Best Python Packages for Excel

At some point, you’ll probably need to work with data from an Excel spreadsheet. How can you work with Excel data and files in Python? We review some of the best Python packages for Excel in this article.

An Excel spreadsheet is a very common way of storing tabular data. But Excel is not without its problems, as we discussed in the article Excel Alternative: What to Learn as a Data Analyst. For large datasets, you may need the functionality of a database. But when you’re working with smaller datasets, you may want the convenience of Excel. In this case, knowing how to work with Excel data in Python is an important skill to master.

The Python libraries we’ll discuss can allow you to do everything from reading, writing, and modifying existing Excel files to creating new Excel files. For some background reading, check out our article How to Read Excel Files in Python. Or to broaden your skills even further, we have a Working with Files and Directories in Python course, which will give you the ability to load data more efficiently and store or share the results.

So, let’s talk about these Python packages that make working with Excel possible.
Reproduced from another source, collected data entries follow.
**config.mk**
```make
export PLATFORM = sky130hd
export DESIGN_NAME = measurement_frame_crc_parser_unit
export DESIGN_NICKNAME = d
export VERILOG_FILES = /design/src/rtl/mfcp_pkg.sv /design/src/rtl/measurement_frame_crc_parser_unit.sv /design/src/rtl/mfcp_frame_core.sv
export VERILOG_INCLUDE_DIRS = /design/src /design/src/rtl
export SDC_FILE = /design/constraint.sdc
export NUM_CORES = 1
export LEC_CHECK = 0
export ABC_AREA = 1
export BUFFER_PORTS_ARGS = -buffer_cell sky130_fd_sc_hd__buf_2
export CORE_UTILIZATION = 54
export CTS_CLUSTER_DIAMETER = 150
export DETAILED_ROUTE_END_ITERATION = 8
export GPL_TIMING_DRIVEN = 0
export PLACE_DENSITY_LB_ADDON = 0.1
export SYNTH_ARGS = -nofsm -noshare
export SYNTH_HDL_FRONTEND = slang
export SYNTH_SLANG_ARGS = --single-unit
export TNS_END_PERCENT = 5
```
**constraint.sdc**
```tcl
create_clock -name clk_i -period 6.51 [get_ports clk_i]
set_input_delay 0.9765 -clock clk_i [delete_from_list [all_inputs] [get_ports clk_i]]
set_output_delay 0.9765 -clock clk_i [all_outputs]
set_load 0.05 [all_outputs]
```
**src/rtl/assert_macros.svh**
```systemverilog
// assertion macros shared by the rtl files
// expects clk_i and rst_ni in the scope where a macro is used
`ifndef ASSERT_MACROS_SVH
`define ASSERT_MACROS_SVH
`ifndef SYNTHESIS
`define MFCP_ASSERT(label, prop) \
  label: assert property (@(posedge clk_i) disable iff (!rst_ni) prop) \
    else $error("mfcp assertion failed");
`define MFCP_ASSERT_NEVER(label, cond) \
  label: assert property (@(posedge clk_i) disable iff (!rst_ni) !(cond)) \
    else $error("mfcp forbidden condition seen");
`else
`define MFCP_ASSERT(label, prop)
`define MFCP_ASSERT_NEVER(label, cond)
`endif
`endif

```
**src/rtl/mfcp_pkg.sv**
```systemverilog
// types, constants and crc helpers for the measurement frame parser
// no dependencies
package mfcp_pkg;

  localparam int unsigned FrameBytes = 18;
  localparam int unsigned PosW       = 5;
  localparam logic [7:0]  CrcPoly    = 8'h31;
  localparam logic [7:0]  CrcInit    = 8'hFF;
  localparam logic [7:0]  CrcTop     = 8'h80;

  typedef enum logic [1:0] {
    StOk    = 2'd0,
    StCrc   = 2'd1,
    StShort = 2'd2
  } status_e;

  typedef struct packed {
    status_e     status;
    logic [31:0] humidity_bits;
    logic [31:0] temperature_bits;
    logic [31:0] co2_bits;
  } result_t;

  // one byte through the msb-first crc-8 register
  function automatic logic [7:0] crc_feed(logic [7:0] crc, logic [7:0] b);
    logic [7:0] c;
    c = crc ^ b;
    for (int i = 0; i < 8; i++) begin
      if ((c & CrcTop) != 8'h00) begin
        c = (c << 1) ^ CrcPoly;
      end else begin
        c = c << 1;
      end
    end
    return c;
  endfunction

  function automatic logic [7:0] crc_of_pair(logic [15:0] pair);
    return crc_feed(crc_feed(CrcInit, pair[15:8]), pair[7:0]);
  endfunction

endpackage

```
**src/rtl/measurement_frame_crc_parser_unit.sv**
```systemverilog
// Parses an 18-byte measurement reply (six triples of two data bytes and a
// crc-8 byte, poly 0x31, init 0xff) into three raw 32-bit words for co2,
// temperature and humidity, first byte most significant. One byte beat is
// taken every clock cycle; the result beat is written to the output register
// as the 18th byte is taken. Status is ok, crc error (words zero) or
// short frame (words zero) when frame_start arrives mid-frame. The input side
// stalls only while a result beat sits unread in the single output register.
// Depends on mfcp_pkg, mfcp_frame_core and assert_macros.svh.
`include "assert_macros.svh"

module measurement_frame_crc_parser_unit (
  input  logic        clk_i,
  input  logic        rst_ni,
  input  logic        s_axis_tvalid,
  output logic        s_axis_tready,
  input  logic [7:0]  s_axis_tdata,   // [7:0] rx_byte
  input  logic [0:0]  s_axis_tuser,   // [0] frame_start
  output logic        m_axis_tvalid,
  input  logic        m_axis_tready,
  output logic [95:0] m_axis_tdata,   // [31:0] co2_bits, [63:32] temperature_bits,
                                      // [95:64] humidity_bits
  output logic [1:0]  m_axis_tuser    // [1:0] status
);
  import mfcp_pkg::*;

  logic    s_accept;
  logic    core_valid;
  result_t core_res;
  logic    out_valid_q;
  result_t out_q;
  logic    status_known;

  assign s_axis_tready = !out_valid_q || m_axis_tready;
  assign s_accept      = s_axis_tvalid && s_axis_tready;

  mfcp_frame_core u_core (
    .clk_i         (clk_i),
    .rst_ni        (rst_ni),
    .accept_i      (s_accept),
    .rx_byte_i     (s_axis_tdata),
    .frame_start_i (s_axis_tuser[0]),
    .res_valid_o   (core_valid),
    .res_o         (core_res)
  );

  always_ff @(posedge clk_i or negedge rst_ni) begin
    if (!rst_ni) begin
      out_valid_q <= 1'b0;
    end else if (s_accept && core_valid) begin
      out_valid_q <= 1'b1;
    end else if (m_axis_tready) begin
      out_valid_q <= 1'b0;
    end
  end

  always_ff @(posedge clk_i) begin
    if (s_accept && core_valid) begin
      out_q <= core_res;
    end
  end

  assign m_axis_tvalid = out_valid_q;
  assign m_axis_tdata  = {out_q.humidity_bits, out_q.temperature_bits, out_q.co2_bits};
  assign m_axis_tuser  = out_q.status;

  assign status_known = m_axis_tuser inside {StOk, StCrc, StShort};

  // error results never carry word data
  `MFCP_ASSERT(a_err_words_zero, m_axis_tvalid && (m_axis_tuser != StOk) |-> m_axis_tdata == '0)
  `MFCP_ASSERT_NEVER(a_status_code, m_axis_tvalid && !status_known)
  // a result produced on a taken byte lands in the output register
  `MFCP_ASSERT(a_result_loaded, s_accept && core_valid |=> m_axis_tvalid)

endmodule

```
**src/rtl/mfcp_frame_core.sv**
```systemverilog
// frame position tracking, word assembly and crc checks for one reply frame
// depends on mfcp_pkg
module mfcp_frame_core (
  input  logic             clk_i,
  input  logic             rst_ni,
  input  logic             accept_i,
  input  logic [7:0]       rx_byte_i,
  input  logic             frame_start_i,
  output logic             res_valid_o,
  output mfcp_pkg::result_t res_o
);
  import mfcp_pkg::*;

  logic [PosW-1:0] pos_q, pos_d;
  logic [15:0]     pair_q, pair_d;
  logic [31:0]     co2_q, co2_d;
  logic [31:0]     temp_q, temp_d;
  logic [31:0]     hum_q, hum_d;
  logic            fail_q, fail_d;

  logic [PosW-1:0] pos_eff;
  logic [PosW-1:0] pos_w;
  logic [PosW-1:0] pos_n;
  logic            active;
  logic            is_crc;

  assign pos_eff = (pos_q >= PosW'(FrameBytes)) ? '0 : pos_q;
  assign is_crc  = pos_w inside {5'd2, 5'd5, 5'd8, 5'd11, 5'd14, 5'd17};
  assign pos_n   = pos_w + PosW'(1);

  always_comb begin
    pos_d       = pos_q;
    pair_d      = pair_q;
    co2_d       = co2_q;
    temp_d      = temp_q;
    hum_d       = hum_q;
    fail_d      = fail_q;
    res_valid_o = 1'b0;
    res_o       = '0;
    active      = 1'b1;
    pos_w       = pos_eff;

    if (frame_start_i) begin
      // restart drops any partial frame
      if (pos_eff != '0) begin
        res_valid_o  = 1'b1;
        res_o.status = StShort;
      end
      pair_d = '0;
      co2_d  = '0;
      temp_d = '0;
      hum_d  = '0;
      fail_d = 1'b0;
      pos_w  = '0;
    end else if (pos_eff == '0) begin
      active = 1'b0;
      pos_d  = '0;
    end

    if (active) begin
      if (!is_crc) begin
        pair_d = {pair_d[7:0], rx_byte_i};
        if (pos_w < PosW'(6)) begin
          co2_d = {co2_d[23:0], rx_byte_i};
        end else if (pos_w < PosW'(12)) begin
          temp_d = {temp_d[23:0], rx_byte_i};
        end else begin
          hum_d = {hum_d[23:0], rx_byte_i};
        end
      end else if (crc_of_pair(pair_d) != rx_byte_i) begin
        fail_d = 1'b1;
      end

      if (pos_n == PosW'(FrameBytes)) begin
        res_valid_o = 1'b1;
        if (fail_d) begin
          res_o.status = StCrc;
        end else begin
          res_o.status           = StOk;
          res_o.co2_bits         = co2_d;
          res_o.temperature_bits = temp_d;
          res_o.humidity_bits    = hum_d;
        end
        pos_d = '0;
      end else begin
        pos_d = pos_n;
      end
    end
  end

  always_ff @(posedge clk_i or negedge rst_ni) begin
    if (!rst_ni) begin
      pos_q  <= '0;
      pair_q <= '0;
      co2_q  <= '0;
      temp_q <= '0;
      hum_q  <= '0;
      fail_q <= 1'b0;
    end else if (accept_i) begin
      pos_q  <= pos_d;
      pair_q <= pair_d;
      co2_q  <= co2_d;
      temp_q <= temp_d;
      hum_q  <= hum_d;
      fail_q <= fail_d;
    end
  end

endmodule
```
# Word-level counts from Yosys, hierarchy flattened
# Index checks and enable logic that the tools add are counted.
# word_totals
input_bits,13
out_inout_bits,100
reg_bits,217
wordCells,145
# op_classes
n_bitwise,20
n_mux,90
n_eq_ne,9
n_lt_le_gt_ge,3
addsub,1
n_reduce_logical,11
# ops
op,count
two-way mux 32 bit,14
two-way mux 8 bit,32
two-way mux 98 bit,2
two-way mux 6 bit,16
two-way mux 96 bit,1
two-way mux 16 bit,3
inverter 3 bit,16
two-way mux 5 bit,6
"== test 5 x 4 -> 1 bit, second input constant",3
two-way mux 1 bit,14
"== test 5 bit, second input constant",2
!= test 8 bit,1
inverter 8 bit,1
XOR 8 bit,1
nonzero test 6 bit,1
"adder 5 x 1 -> 5 bit, second input constant",1
"== test 5 x 2 -> 1 bit, second input constant",1
"== test 5 x 3 -> 1 bit, second input constant",1
">= comparator 5 bit, second input constant",1
zero test 5 bit,1
"less-than comparator 5 x 3 -> 1 bit, second input constant",1
"less-than comparator 5 x 4 -> 1 bit, second input constant",1
nonzero test 5 bit,1
two-way mux 2 bit,2
8 further kinds,11

# Logic depth before layout (Yosys ltp)
# depth
depth_word,75
mapped_depth,25
mapped_depth_nobuf,22

# Hierarchy
# A second synthesis with hierarchy kept.
# unflattened
cells_unflattened,1233
hier_area_um2,10676.5
# modules_own_cells
mod,seq_area_each_um2,cells_per_inst,area_each_um2,instances
mfcp_frame_core,2952.8,1126,7669.9,1
measurement_frame_crc_parser_unit,2967.8,107,3006.6,1

# Worst setup path before layout
# No wires, ideal clock.
# synth_path
path_type,in2reg
start,input s_axis_tuser
end,register out_q (netlist bit m_axis_tdata[0]) (enable)
path_slack_ns,-0.544
stages,14
arrival_time_ns,6.498
required_time_ns,5.954
cell_sequence,buf_6 inv_4 buf_8 buf_2 nand2_1 inv_1 ha_1 inv_1 xor2_1 inv_1 nand4_1 o21ai_0 inv_1 nor2_1
# synth_via
elab_chain_cells,6
# synth_lines
item,line_no,source
start: declaration,measurement_frame_crc_parser_unit.sv:17,"input logic [0:0] s_axis_tuser,"
two-way mux 5 bit,mfcp_frame_core.sv:43,if (frame_start_i) begin
adder 5 x 1 -> 5 bit,mfcp_frame_core.sv:29,assign pos_n = pos_w + PosW'(1);
== test 5 bit,mfcp_frame_core.sv:74,if (pos_n == PosW'(FrameBytes)) begin
two-way mux 1 bit,mfcp_frame_core.sv:74,
two-way mux 1 bit (*),mfcp_frame_core.sv:60,if (active) begin
logical AND 1 bit (*),measurement_frame_crc_parser_unit.sv:57,if (s_accept && core_valid) begin
end signal: assignment,measurement_frame_crc_parser_unit.sv:58,out_q <= core_res;
end: declaration,measurement_frame_crc_parser_unit.sv:30,result_t out_q;
# Mark *: on every way between the ends. The rest lies on a longest branch, timed or not.
# A chain may end at the register's enable or synchronous reset.

# Final worst setup path
# layout_path
start,input s_axis_tuser
end,register out_q (netlist bit m_axis_tdata[90]) (enable)
# Same word-level chain as after synthesis.

==> results.cfg <==
[power_and_ir_drop]
intPower_mw = 2.943
combPwrFrac_pct = 32.2
power_frac_seq_pct = 37.8
power.switching_mw = 1.793
vdd_drop_max_mv = 0.2272
p_clk_share_pct = 30.0
p_leak_nw = 5.178
swShare_pct = 37.85
total_power_mw = 4.735
p_per_area_mw_per_mm2 = 377.3

[clocking]
post-cts-setup-buffers = 0
numClockSinks = 217
numCtsBuffers = 24
cts-hold-fix-buffers = 0
clk_latency_ns = 0.53
clock_path_buffers = 3
cts_tree = yes
htreeDepth = 1
clk_pin_slew_ns = 0.06
clockRootBuffer = clkbuf_16
cts_resized = 0

[min_path]
hold_path_class = in -> async

[global_route]
grt_max_degree = 66
globalRouteOverflowTotal = 0
grt_pass1_wl_um = 43820
grt_pass1_vias = 8573
track_usage_pct = 27.70
antenna_found_initial = 0

[sta]
hold_viol = 0
fin_ws_ns = 3.013
slew_violations = 0
finalCritPeriodShare_pct = 53.71
fin_tns_setup_ns = 0
skew_ns = 0.01471
period_needed_ns = 3.497
tightest_slew_ns = 0.6316
maxSlewHeadroom_pct = 57.89
fmaxAchievable_mhz = 286.0
grt_setup_unrepaired = no
setup_viol = 0

[yosys]
yosysSeqAreaShare_pct = 55.15
synth_edf_count = 98
synth_nets = 1281
ys_ff_latch = 217
syn_area_mm2 = 0.01074
synth_cell_types = 30
synth-main-ff-cell = dfrtp_1
synth_cells = 1264
ys.warnings.count = 0
synth-async-reset-ratio_pct = 54.84
avgSynthCellArea_um2 = 8.493

[floorplanning]
start_util_pct = 55.16
die-area_mm2 = 0.02045
core_mm2 = 0.01946
ios = 113
die_y_um = 143.0
row_count = 51
die_x_um = 143.0

[flow_run]
cap_violations = 0

[critical_path]
crit_fanout = 28
r2r_end = u_core.hum_q[31]$_DFFE_PN0P_
cp.required_ns = 6.74
r2r_cells = 13
cp-start-kind = input port
reg2reg_slack_ns = 3.21
critical_path_class = in -> reg
arrival_ns = 3.73
cp-end-kind = flop
r2r_start = u_core.pos_q[2]$_DFFE_PN0P_

[final_layout]
nNetsFinal = 1422
area.growth.synth_to_final_pct = 16.92
fin_util_pct = 64.49
ff_latch_area_mm2 = 0.005921
fillers = 1666
multi_input_area_mm2 = 0.003849
fin_cells = 1688
layout_commonest_cell = nand2_1
n_antenna_cell = 0
drive_above_1_share_pct = 16.09
mostFrequentLayoutCells = 266 x nand2_1, 198 x o21ai_0, 152 x inv_1

[outcome]
status = complete, no violations

[route]
drcViolationCount = 0
vias = 9137
wl_per_cell_um = 16.14
wl_um = 27250
viasPerCell = 5.413
ant_nets = 0
drt-initial-drc-count = 795
dr.pass1.iters = 5

[placed_design]
placedCellCount = 1644
portBuffers = 111
dpl.hpwl_um = 18860
dp_slack_ns = 2.476
place.gp.congestion = 0.9103
## worst max-delay path by stage
stage | from | end | depth (start not counted) | slack, ns
2_1_floorplan | s_axis_tuser | m_axis_tdata[0]$_SDFFCE_PP0P_ | 14 | 1.13
3_3_place_gp | s_axis_tuser | m_axis_tdata[85]$_SDFFCE_PP0P_ | 14 | -0.31
3_5_place_dp | s_axis_tuser | m_axis_tdata[57]$_SDFFCE_PP0P_ | 16 | 2.48
4_1_cts | s_axis_tuser | m_axis_tdata[94]$_SDFFCE_PP0P_ | 16 | 3.02
5_1_grt | s_axis_tuser | m_axis_tdata[94]$_SDFFCE_PP0P_ | 16 | 2.76
6_report | s_axis_tuser | m_axis_tdata[90]$_SDFFCE_PP0P_ | 16 | 3.01
## worst max-delay path: stages
cell and delay, ns:
buf_6 0.13, inv_4 0.07, buf_8 0.13, buf_2 0.22, nand2_1 0.15, inv_1 0.13, ha_1 0.17, inv_1 0.06
xor2_1 0.15, inv_1 0.11, nand4_1 0.20, o21ai_0 0.17, inv_1 0.12, nor2_4 0.41, buf_12 0.26, buf_12 0.21
## cells in the mapped netlist, drive strengths merged, types with 2 or more instances
cell | count | area share [%]
nand3b | 2 | 0.26
edfxtp | 98 | 27
nor2 | 134 | 6.1
nand4 | 3 | 0.17
a21oi | 66 | 3.1
o211ai | 2 | 0.14
inv | 156 | 5.5
clkbuf | 50 | 1.7
xor2 | 6 | 0.49
dfrtp | 119 | 28
nand2 | 276 | 9.9
o21ai | 200 | 9.3
nand3 | 120 | 5.6
buf | 24 | 1.8
ha | 4 | 0.47
## per-stage QoR
step           area, um2  hold slack, ns
2_1_floorplan      10740          0.4495
3_3_place_gp       11620          0.4632
3_5_place_dp       11720          0.4731
4_1_cts            12550          0.4250
5_1_grt            12550          0.4500
6_report           12550          0.4170
## routing by layer
metal,part of all wire [%],vias up,track usage [%]
met4,3.1,0,10.70
met3,6.5,66,4.427
li1,-,4421,-
met2,46,341,42.72
met1,45,4309,39.31
met5,0,-,0
## state kept, by name, indices dropped and copies added, names as in the netlist
signal,cells
m_axis_tvalid,1
u_core.co2_q,32
m_axis_tuser,2
u_core.temp_q,32
u_core.pair_q,16
u_core.hum_q,32
u_core.fail_q,1
u_core.pos_q,5
m_axis_tdata,96
## kinds of logic after synthesis
family | share of synthesized area (%)
simple gates | 22.14
compound gates | 12.60
buf+inv | 9.068
flops | 55.15
xor+xnor | 0.5711
fa+ha+maj | 0.4662
## final cells by class
cell class	instances	share of cell area [%]
Clock inverter	13	1.435
Sequential cell	217	47.17
Timing Repair Buffer	115	5.173
Tap cell	265	2.642
Clock buffer	31	5.163
Buffer	74	3.070
Inverter	156	4.685
Multi-Input combinational cell	817	30.66
## power groups by stage
stage	sequential, mW	clock [mW]	combinational (mW)
final	1.79	1.42	1.53
after CTS	1.79	1.45	1.52
after global placement	1.82	0	1.46
after global routing	1.82	1.49	1.72
after floorplan	2.02	0	0.920
after detailed placement	1.81	0	1.51
(Power assumes the default switching activity.)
But first, we need to clear one thing up: the many file formats in Excel.

Excel File Formats

Until 2007, Excel used a file format with the extension .xls. For later versions of Excel, the default file format became the Excel Workbook, which has the extension .xlsx. Other formats have appeared to support more specific functionality. These include .xlsm (a macro-enabled file format,) and the binary file format .xlsb for Excel 2007 and Excel 2010. There are also template file formats, including .xltx and .xltm (a macro-enabled file format).

5 Libraries to Make Working with Excel in Python Easier

1. openpyxl

The first Python package for Excel which we’ll discuss is openpyxl. It’s possibly the most widely used package for working with Excel files in Python. This package is designed to read and write Excel 2010 files with formats including .xlsx, .xlsm, .xltx, and .xltm. As mentioned in the official documentation, openpyxl could be vulnerable to certain malicious attacks, but these can be guarded against.

If you want to create a new Excel file, start by importing the library and creating a workbook object:

>>> import openpyxl >>> wb_obj = openpyxl.Workbook()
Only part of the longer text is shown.